Швальб щедро плеснул ему шнапса.
– За победу, лейтенант! Вы прекрасно освоили язык рейха, это редко удается тем, кто не родился с ним!
На столе двое белоповязочников стаскивали мешковину с увесистого тюка. Лейтенант присмотрелся к их работе.
– Герр гауптман, вы посадите нашу свинку на несколько минут в печь – тут, я вижу, большая. Мы ехали к вам довольно долго, дороги ужасные. Жаркое подмерзло, но в печи оно быстро отойдет.
Один из полицаев хозяйственно отодвинул заслонку большого полукруглого устья и начал шуровать в недрах печи кочергой. Лейтенант откозырял:
– С вашего позволения, мы поедем! Дорога еще долгая, а к генералу опаздывать не хочется – раз в жизни он так расщедрился!
Швальб налил ему еще шнапса и дружески проводил до двери.
– Счастливого Рождества! – крикнул весело лейтенант, пока его полицай заводил мотор.
– Merde (1)! – с уместной злостью ругнулся симпатичный молодой лейтенант. Вместе с бородатым полицаем он был занят странным делом – толкал мотоцикл по полному снежному бездорожью, среди согбенных елок. Белая лавина с потревоженной лапы обрушилась ему прямо за воротник. Он остановился, пытаясь вытряхнуть снег из-под шинели.
– C`est terrible (2)!
Бородатый полицай дружелюбно засмеялся.
– Да брось ты, Марсель, делов-то! Смотри, красота-то какая! – он широким жестом очертил бесконечность окружающего мира и тоже получил заряд снега на шапку.
– Ce n`est pas beaux, mais c`est froid (3)!
Вдалеке сильно громыхнуло, словно в хорошую летнюю грозу. Далеко за деревьями стал намечаться свет красноватого оттенка.
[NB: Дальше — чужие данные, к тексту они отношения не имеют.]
From an optimization exercise on the open Yosys and OpenROAD flow, aimed at small area; shortcuts taken in it are not production practice. At most, simulation tests tie the RTL to the original design; equivalence was not proved. No activity file was given, so power comes from the tool's default toggle rates.

==> 03-06 <==
## apb_fir_acc
module apb_fir_acc (
  input  logic                           i_clk,
  input  logic                           i_reset,
  input  logic [fir_acc_pkg::ADDR_W-1:0] i_paddr,
  input  logic [31:0]                    i_pwdata,
  input  logic                           i_pwrite,
  input  logic                           i_psel,
  input  logic                           i_penable,
  output logic [31:0]                    o_prdata,
  output logic                           o_pready,
  output logic                           o_pslverr
);
==> module apb_fir_regs, before the edit <==
module apb_fir_regs (
  input  logic                            i_clk,
  input  logic                            i_reset,
  input  logic [fir_acc_pkg::ADDR_W-1:0]  i_paddr,
  input  logic [31:0]                     i_pwdata,
  input  logic                            i_pwrite,
  input  logic                            i_psel,
  input  logic                            i_penable,
  input  logic [fir_acc_pkg::ACC_W-1:0]   i_fifo_data,
  input  logic                            i_fifo_empty,
  input  logic                            i_fifo_full,
  input  logic                            i_busy,
  input  logic                            i_init,
  output logic [31:0]                     o_prdata,
  output logic                            o_pop,
  output logic [fir_acc_pkg::MAX_TAPS-1:0][fir_acc_pkg::TAP_W-1:0] o_cfg_taps,
  output logic [fir_acc_pkg::NTAPS_W-1:0]                          o_cfg_ntaps,
  output logic [fir_acc_pkg::LEN_W-1:0]                            o_cfg_length,
  output logic                                                     o_sample_acc,
  output logic [fir_acc_pkg::SAMPLE_W-1:0]                         o_cfg_sample,
  output logic                                                     o_cfg_sample_wr
);
  logic [fir_acc_pkg::WADDR_W-1:0]                          waddr;
  logic                                                     wr_access;
  logic                                                     rd_access;
  logic [fir_acc_pkg::MAX_TAPS-1:0][fir_acc_pkg::TAP_W-1:0] taps;
  logic [fir_acc_pkg::NTAPS_W-1:0]                          ntaps;
  logic [fir_acc_pkg::LEN_W-1:0]                            length;
  logic [fir_acc_pkg::SAMPLE_W-1:0]                         sample;
  logic                                                     sample_wr;
  logic [31:0]                                              count;
  logic                                                     res_big;
  logic [31:0]                                              count_inc;
  fir_inc #(.N(32)) u_count_inc (.i_a(count), .o_s(count_inc));
  assign waddr     = i_paddr[fir_acc_pkg::WADDR_W+1:2];
  assign wr_access = i_psel & i_penable & i_pwrite;
  assign rd_access = i_psel & i_penable & ~i_pwrite;
  assign o_sample_acc = wr_access & (waddr == fir_acc_pkg::ADDR_SAMPLE);
  assign o_pop = rd_access & (waddr == fir_acc_pkg::ADDR_RESULT);
  always_ff @(posedge i_clk or posedge i_reset)
  begin
    if (i_reset)
      sample_wr <= 1'b0;
    else
      sample_wr <= o_sample_acc;
  end
  always_ff @(posedge i_clk)
  begin
    if (i_init)
    begin
      taps   <= '0;
      ntaps  <= fir_acc_pkg::NTAPS_W'(fir_acc_pkg::MAX_TAPS);
      length <= fir_acc_pkg::LEN_W'(1);
      count  <= '0;
    end
    else if (wr_access)
    begin
      case (waddr)
        fir_acc_pkg::ADDR_SAMPLE: count  <= count_inc;
        fir_acc_pkg::ADDR_NTAPS:  ntaps  <= i_pwdata[fir_acc_pkg::NTAPS_W-1:0];
        fir_acc_pkg::ADDR_LENGTH: length <= i_pwdata[fir_acc_pkg::LEN_W-1:0];
        default: ;
      endcase
      for (int k = 0; k < fir_acc_pkg::MAX_TAPS; k++)
      begin
        if (waddr == fir_acc_pkg::ADDR_TAP0 + k)
          taps[k] <= i_pwdata[fir_acc_pkg::TAP_W-1:0];
      end
    end
  end
  always_ff @(posedge i_clk)
    sample <= i_pwdata[fir_acc_pkg::SAMPLE_W-1:0];
  assign o_cfg_taps      = taps;
  assign o_cfg_ntaps     = ntaps;
  assign o_cfg_length    = length;
  assign o_cfg_sample    = sample;
  assign o_cfg_sample_wr = sample_wr;
  assign res_big = i_fifo_data[fir_acc_pkg::ACC_W-1] & ~|i_fifo_data[fir_acc_pkg::ACC_W-2:0];
  always_comb
  begin
    o_prdata = fir_acc_pkg::UNMAPPED_READ;
    case (waddr)
      fir_acc_pkg::ADDR_RESULT:
        o_prdata = {{(32-fir_acc_pkg::ACC_W){i_fifo_data[fir_acc_pkg::ACC_W-1] & ~res_big}},
                    i_fifo_data};
      fir_acc_pkg::ADDR_COUNT:  o_prdata = count;
      fir_acc_pkg::ADDR_STATUS: o_prdata = {29'd0, i_busy, i_fifo_full, i_fifo_empty};
      fir_acc_pkg::ADDR_NTAPS:  o_prdata = 32'(ntaps);
      fir_acc_pkg::ADDR_LENGTH: o_prdata = 32'(length);
      default: ;
    endcase
    for (int k = 0; k < fir_acc_pkg::MAX_TAPS; k++)
    begin
      if (waddr == fir_acc_pkg::ADDR_TAP0 + k)
        o_prdata = {{(32-fir_acc_pkg::TAP_W){taps[k][fir_acc_pkg::TAP_W-1]}}, taps[k]};
    end
  end
endmodule
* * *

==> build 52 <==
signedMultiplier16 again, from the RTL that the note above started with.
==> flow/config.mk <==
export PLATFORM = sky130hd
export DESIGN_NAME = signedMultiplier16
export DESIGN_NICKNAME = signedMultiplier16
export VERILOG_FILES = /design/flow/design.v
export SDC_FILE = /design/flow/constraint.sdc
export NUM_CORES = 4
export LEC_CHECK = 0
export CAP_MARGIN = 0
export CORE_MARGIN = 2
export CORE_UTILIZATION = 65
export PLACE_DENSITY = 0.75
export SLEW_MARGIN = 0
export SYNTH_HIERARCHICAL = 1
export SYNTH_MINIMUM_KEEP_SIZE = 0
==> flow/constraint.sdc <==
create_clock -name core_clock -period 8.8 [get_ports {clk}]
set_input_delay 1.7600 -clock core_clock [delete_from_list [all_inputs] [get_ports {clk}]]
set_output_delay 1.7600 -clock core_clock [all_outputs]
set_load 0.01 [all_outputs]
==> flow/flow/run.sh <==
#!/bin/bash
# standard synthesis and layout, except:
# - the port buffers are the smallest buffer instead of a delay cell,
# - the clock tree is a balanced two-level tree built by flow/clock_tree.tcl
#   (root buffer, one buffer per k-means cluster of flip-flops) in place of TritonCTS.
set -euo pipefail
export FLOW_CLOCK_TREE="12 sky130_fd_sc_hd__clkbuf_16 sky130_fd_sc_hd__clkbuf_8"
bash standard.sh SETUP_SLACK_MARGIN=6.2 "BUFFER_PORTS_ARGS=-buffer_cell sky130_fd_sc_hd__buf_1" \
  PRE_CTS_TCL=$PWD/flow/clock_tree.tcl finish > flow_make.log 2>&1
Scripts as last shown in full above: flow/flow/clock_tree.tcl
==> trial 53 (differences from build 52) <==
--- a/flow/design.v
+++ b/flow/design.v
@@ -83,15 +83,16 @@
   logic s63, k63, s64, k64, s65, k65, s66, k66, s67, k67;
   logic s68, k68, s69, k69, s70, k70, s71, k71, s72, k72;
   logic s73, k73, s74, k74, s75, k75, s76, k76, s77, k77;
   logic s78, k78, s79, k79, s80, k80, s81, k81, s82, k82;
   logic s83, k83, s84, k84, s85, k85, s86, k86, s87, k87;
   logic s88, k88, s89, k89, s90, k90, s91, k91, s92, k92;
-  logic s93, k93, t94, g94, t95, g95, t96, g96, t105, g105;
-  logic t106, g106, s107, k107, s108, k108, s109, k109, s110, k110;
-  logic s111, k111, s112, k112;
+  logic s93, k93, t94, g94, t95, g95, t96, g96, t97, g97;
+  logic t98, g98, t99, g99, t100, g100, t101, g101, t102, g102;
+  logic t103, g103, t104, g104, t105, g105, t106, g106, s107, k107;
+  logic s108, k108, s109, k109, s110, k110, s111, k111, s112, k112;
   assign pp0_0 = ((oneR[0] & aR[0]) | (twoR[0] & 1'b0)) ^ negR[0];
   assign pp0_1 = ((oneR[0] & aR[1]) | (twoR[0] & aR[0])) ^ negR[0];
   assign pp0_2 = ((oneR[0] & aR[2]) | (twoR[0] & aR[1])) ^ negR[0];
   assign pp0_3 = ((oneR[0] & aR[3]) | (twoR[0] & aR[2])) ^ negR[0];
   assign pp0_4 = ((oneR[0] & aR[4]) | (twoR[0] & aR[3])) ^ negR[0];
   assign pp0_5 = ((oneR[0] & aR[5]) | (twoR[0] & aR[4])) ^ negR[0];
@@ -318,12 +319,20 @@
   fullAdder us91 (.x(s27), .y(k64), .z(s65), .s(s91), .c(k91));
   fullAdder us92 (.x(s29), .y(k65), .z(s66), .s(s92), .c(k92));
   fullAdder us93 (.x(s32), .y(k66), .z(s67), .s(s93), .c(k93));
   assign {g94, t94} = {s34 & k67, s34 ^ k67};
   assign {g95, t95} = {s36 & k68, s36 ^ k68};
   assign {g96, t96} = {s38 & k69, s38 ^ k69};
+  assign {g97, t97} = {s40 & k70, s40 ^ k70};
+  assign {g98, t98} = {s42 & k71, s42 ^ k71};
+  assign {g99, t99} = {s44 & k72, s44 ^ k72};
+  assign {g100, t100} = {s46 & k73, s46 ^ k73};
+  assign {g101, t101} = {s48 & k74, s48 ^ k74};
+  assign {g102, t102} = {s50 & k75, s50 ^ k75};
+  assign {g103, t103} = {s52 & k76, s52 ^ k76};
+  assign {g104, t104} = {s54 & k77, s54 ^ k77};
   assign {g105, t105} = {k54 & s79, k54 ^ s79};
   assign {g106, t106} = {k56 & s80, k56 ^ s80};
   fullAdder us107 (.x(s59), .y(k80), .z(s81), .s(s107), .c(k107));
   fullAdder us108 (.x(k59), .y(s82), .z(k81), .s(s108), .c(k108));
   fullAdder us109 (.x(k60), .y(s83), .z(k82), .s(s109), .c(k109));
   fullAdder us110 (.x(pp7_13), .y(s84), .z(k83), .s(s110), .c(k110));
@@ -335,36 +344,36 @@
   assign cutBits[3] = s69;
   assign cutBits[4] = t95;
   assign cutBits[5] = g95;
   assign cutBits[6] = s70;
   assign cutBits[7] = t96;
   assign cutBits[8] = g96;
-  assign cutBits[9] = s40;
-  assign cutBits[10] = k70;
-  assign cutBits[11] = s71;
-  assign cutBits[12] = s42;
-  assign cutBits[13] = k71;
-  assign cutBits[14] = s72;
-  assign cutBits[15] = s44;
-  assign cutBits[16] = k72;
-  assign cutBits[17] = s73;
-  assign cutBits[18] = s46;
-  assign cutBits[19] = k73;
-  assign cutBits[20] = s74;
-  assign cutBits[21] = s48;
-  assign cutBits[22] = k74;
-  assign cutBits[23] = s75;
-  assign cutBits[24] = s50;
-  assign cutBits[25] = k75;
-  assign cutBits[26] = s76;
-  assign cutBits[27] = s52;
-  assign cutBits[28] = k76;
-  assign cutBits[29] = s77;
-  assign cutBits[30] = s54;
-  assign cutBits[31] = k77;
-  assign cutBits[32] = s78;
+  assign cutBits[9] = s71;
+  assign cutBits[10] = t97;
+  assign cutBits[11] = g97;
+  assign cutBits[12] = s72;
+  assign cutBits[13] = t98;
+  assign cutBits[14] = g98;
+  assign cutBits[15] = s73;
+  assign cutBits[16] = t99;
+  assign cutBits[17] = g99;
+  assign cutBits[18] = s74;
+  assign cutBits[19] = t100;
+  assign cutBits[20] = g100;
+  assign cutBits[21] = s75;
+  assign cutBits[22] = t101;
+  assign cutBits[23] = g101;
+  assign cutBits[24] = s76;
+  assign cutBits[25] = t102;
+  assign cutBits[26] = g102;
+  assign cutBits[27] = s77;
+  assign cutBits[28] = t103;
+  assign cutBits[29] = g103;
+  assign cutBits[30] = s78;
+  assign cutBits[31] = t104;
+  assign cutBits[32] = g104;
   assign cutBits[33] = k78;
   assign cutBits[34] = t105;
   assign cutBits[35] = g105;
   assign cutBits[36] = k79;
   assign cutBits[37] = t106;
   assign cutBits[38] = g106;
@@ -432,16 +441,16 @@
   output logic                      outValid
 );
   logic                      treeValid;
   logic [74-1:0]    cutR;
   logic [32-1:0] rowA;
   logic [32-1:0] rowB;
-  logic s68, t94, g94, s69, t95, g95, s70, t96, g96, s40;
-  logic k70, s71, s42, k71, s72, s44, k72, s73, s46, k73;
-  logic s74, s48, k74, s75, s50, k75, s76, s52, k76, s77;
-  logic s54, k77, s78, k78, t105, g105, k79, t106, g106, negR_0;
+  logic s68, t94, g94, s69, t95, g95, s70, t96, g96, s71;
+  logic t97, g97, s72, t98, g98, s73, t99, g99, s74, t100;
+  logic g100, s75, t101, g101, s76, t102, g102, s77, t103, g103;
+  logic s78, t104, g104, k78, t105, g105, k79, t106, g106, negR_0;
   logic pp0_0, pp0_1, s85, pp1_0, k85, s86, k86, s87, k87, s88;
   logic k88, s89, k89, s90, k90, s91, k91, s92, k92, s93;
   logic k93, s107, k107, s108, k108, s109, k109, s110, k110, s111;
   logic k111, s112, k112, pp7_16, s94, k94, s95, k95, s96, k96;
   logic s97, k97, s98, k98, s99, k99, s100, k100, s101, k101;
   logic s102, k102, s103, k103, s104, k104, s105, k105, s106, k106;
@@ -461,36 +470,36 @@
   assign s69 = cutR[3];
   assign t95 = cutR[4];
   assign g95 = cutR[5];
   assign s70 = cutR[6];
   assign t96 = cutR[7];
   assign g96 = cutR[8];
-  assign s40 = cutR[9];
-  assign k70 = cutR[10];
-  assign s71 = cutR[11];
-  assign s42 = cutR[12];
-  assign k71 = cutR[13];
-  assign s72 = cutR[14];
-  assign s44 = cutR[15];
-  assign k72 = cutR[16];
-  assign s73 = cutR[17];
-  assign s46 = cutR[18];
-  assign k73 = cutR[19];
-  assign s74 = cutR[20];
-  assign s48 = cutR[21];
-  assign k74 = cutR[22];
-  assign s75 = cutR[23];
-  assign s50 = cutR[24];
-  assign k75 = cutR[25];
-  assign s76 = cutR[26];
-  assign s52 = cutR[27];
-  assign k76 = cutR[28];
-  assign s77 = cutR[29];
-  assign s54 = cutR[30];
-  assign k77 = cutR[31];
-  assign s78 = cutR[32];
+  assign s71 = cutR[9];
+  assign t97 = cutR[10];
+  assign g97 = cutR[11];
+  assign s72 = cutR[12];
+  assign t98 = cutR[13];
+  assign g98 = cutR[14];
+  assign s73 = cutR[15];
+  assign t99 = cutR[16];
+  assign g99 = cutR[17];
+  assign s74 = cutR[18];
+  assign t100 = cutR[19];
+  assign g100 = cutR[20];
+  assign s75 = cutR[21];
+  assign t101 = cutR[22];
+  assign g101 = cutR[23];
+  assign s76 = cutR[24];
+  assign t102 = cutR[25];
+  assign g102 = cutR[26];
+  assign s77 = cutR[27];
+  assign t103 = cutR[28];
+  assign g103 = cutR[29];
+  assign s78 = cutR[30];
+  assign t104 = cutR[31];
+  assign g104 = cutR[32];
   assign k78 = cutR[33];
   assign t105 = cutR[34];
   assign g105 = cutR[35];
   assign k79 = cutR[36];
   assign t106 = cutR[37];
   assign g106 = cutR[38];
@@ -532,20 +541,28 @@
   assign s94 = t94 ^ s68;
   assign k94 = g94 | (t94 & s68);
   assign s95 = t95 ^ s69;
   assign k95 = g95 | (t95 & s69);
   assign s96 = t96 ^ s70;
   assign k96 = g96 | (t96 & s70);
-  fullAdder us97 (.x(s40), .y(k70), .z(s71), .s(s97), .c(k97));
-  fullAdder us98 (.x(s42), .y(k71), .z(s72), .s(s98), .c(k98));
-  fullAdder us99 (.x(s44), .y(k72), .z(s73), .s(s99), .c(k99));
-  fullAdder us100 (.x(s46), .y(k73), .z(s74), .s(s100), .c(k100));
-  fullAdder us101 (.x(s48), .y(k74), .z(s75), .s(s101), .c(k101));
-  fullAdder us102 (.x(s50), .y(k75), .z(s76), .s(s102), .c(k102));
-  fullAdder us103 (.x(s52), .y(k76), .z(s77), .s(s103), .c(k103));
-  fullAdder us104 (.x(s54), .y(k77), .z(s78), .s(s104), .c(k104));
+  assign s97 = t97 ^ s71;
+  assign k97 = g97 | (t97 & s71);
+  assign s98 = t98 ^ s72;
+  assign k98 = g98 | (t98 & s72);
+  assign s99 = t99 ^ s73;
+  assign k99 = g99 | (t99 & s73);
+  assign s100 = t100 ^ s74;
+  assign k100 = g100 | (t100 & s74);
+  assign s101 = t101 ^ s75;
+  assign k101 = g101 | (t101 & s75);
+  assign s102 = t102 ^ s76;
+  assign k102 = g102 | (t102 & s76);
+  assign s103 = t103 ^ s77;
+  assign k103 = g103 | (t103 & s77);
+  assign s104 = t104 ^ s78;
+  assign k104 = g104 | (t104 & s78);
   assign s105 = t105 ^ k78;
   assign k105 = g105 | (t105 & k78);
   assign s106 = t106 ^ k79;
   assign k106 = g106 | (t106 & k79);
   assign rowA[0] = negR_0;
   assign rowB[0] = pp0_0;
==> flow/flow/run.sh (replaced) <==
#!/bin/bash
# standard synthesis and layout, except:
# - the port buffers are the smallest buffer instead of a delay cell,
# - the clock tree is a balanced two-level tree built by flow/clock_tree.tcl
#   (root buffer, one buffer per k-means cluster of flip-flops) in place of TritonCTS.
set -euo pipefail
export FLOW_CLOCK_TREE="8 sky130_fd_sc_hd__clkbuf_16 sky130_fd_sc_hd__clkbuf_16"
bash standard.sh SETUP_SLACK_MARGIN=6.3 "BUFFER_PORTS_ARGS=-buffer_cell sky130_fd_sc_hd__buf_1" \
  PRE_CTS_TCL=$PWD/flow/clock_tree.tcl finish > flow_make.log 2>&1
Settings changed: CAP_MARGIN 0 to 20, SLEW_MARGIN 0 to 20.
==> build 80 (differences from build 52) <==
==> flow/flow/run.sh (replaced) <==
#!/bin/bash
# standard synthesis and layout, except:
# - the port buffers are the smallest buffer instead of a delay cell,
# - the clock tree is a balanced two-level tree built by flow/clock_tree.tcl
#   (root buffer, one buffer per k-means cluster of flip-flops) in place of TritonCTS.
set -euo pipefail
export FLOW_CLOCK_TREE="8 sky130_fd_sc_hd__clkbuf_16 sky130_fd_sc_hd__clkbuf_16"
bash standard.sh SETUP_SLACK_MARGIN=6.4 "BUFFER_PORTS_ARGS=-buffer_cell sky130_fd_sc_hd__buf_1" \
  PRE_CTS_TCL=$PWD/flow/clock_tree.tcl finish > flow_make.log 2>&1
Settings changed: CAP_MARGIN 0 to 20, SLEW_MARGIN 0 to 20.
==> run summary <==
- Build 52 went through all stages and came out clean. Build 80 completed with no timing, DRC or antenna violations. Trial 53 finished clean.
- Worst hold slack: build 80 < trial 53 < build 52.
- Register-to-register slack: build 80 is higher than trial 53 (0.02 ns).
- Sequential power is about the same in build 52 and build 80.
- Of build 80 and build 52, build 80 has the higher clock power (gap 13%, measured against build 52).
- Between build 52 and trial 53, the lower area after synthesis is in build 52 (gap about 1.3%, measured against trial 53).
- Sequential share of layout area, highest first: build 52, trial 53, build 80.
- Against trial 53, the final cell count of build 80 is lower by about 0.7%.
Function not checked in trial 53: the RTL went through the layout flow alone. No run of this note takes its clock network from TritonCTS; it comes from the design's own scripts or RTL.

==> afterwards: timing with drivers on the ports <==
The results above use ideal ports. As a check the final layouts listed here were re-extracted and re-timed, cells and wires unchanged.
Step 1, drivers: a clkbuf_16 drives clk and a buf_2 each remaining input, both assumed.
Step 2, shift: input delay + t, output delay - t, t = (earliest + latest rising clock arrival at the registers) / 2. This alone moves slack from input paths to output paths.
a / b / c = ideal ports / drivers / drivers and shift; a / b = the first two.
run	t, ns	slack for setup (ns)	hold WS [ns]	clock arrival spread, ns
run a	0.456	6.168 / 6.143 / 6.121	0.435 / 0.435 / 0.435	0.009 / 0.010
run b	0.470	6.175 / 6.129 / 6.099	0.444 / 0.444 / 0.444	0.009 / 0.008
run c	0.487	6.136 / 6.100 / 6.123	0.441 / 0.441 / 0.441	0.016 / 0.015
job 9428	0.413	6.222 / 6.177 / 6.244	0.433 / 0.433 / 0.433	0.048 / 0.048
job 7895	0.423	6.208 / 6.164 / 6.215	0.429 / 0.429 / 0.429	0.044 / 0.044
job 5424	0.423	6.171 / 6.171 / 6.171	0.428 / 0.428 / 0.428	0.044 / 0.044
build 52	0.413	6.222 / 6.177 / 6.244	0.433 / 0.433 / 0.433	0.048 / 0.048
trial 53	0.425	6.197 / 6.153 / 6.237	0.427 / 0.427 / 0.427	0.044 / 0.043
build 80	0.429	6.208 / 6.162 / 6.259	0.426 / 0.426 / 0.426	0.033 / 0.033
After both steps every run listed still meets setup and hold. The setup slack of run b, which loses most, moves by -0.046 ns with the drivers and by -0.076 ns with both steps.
This design comes from an exercise in tuning for small area and a short achievable clock period on the open sky130 flow, not from production work. The RTL was checked by simulation tests, not by an equivalence proof against the original design. No activity file was given, so power comes from the tool's default toggle rates.

==> flow/design.v <==
package reg_check_monitor_pkg;
  typedef enum logic [1:0] {IDLE, RUN, CHECK, DONE} state_t;
  localparam int DEF_DATA_W = 32;
  localparam int DEF_NUM_REGS = 32;
  localparam int DEF_NUM_CHECKS = 8;
  localparam int DEF_CYC_W = 32;
endpackage
module reg_check_table
#(
  parameter int DATA_W = reg_check_monitor_pkg::DEF_DATA_W,
  parameter int NUM_REGS = reg_check_monitor_pkg::DEF_NUM_REGS,
  parameter int NUM_CHECKS = reg_check_monitor_pkg::DEF_NUM_CHECKS,
  localparam int AW = $clog2(NUM_REGS),
  localparam int IW = $clog2(NUM_CHECKS)
) (
  input  logic clk,
  input  logic rst_n,
  input  logic we_i,
  input  logic [IW-1:0] w_idx_i,
  input  logic [AW-1:0] w_reg_i,
  input  logic [DATA_W-1:0] w_exp_i,
  input  logic w_en_i,
  output logic [NUM_CHECKS-1:0] en_o,
  output logic [NUM_CHECKS-1:0][AW-1:0] reg_o,
  output logic [NUM_CHECKS-1:0][DATA_W-1:0] exp_o
);
  logic [NUM_CHECKS-1:0] en_q;
  logic [NUM_CHECKS-1:0][AW-1:0] reg_q;
  logic [NUM_CHECKS-1:0][DATA_W-1:0] exp_q;
  always_ff @(posedge clk or negedge rst_n) begin
    if (!rst_n) begin
      en_q <= '0;
    end else begin
      for (int i = 0; i < NUM_CHECKS; i++) if (we_i && w_idx_i == IW'(i)) en_q[i] <= w_en_i;
    end
  end
  always_ff @(posedge clk) begin
    for (int i = 0; i < NUM_CHECKS; i++) begin
      if (we_i && w_idx_i == IW'(i)) begin
        reg_q[i] <= w_reg_i;
        exp_q[i] <= w_exp_i;
      end
    end
  end
  assign en_o = en_q;
  assign reg_o = reg_q;
  assign exp_o = exp_q;
endmodule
Полицай довольно хмыкнул.
– Марсель, а сколько шашек ты в кабанчика-то заложил?
Лейтенант сделал безуспешную попытку показать ему десять растопыренных пальцев, не снимая рукавиц. Видя, что собеседник его примерно понял, он добавил на всякий случай по-русски:
– Ельки в узельки завяжутся…
– Долго ждать пришлось – ленились, поздно в печь кабанчика сунули, – осудил кого-то бородатый.
– Хольодно, – пожал плечами лейтенант, примеряясь опять к мотоциклу. Бородатый оглянулся назад, усмехнулся и весело помахал кому-то рукой.
– Счастливого Рождества! – прокричал он в лесную тьму, получил в ответ еще комок снега на голову и уперся посильней в мотоциклетную коляску.
Сюжет основан на эпизоде из боевой биографии белорусского партизана, кавалера ордена Отечественной войны Марселя Сози. География событий вымышлена.
- Нехорошее французское слово. По легенде, именно оно предшествовало знаменитому «гвардия умирает, но не сдается».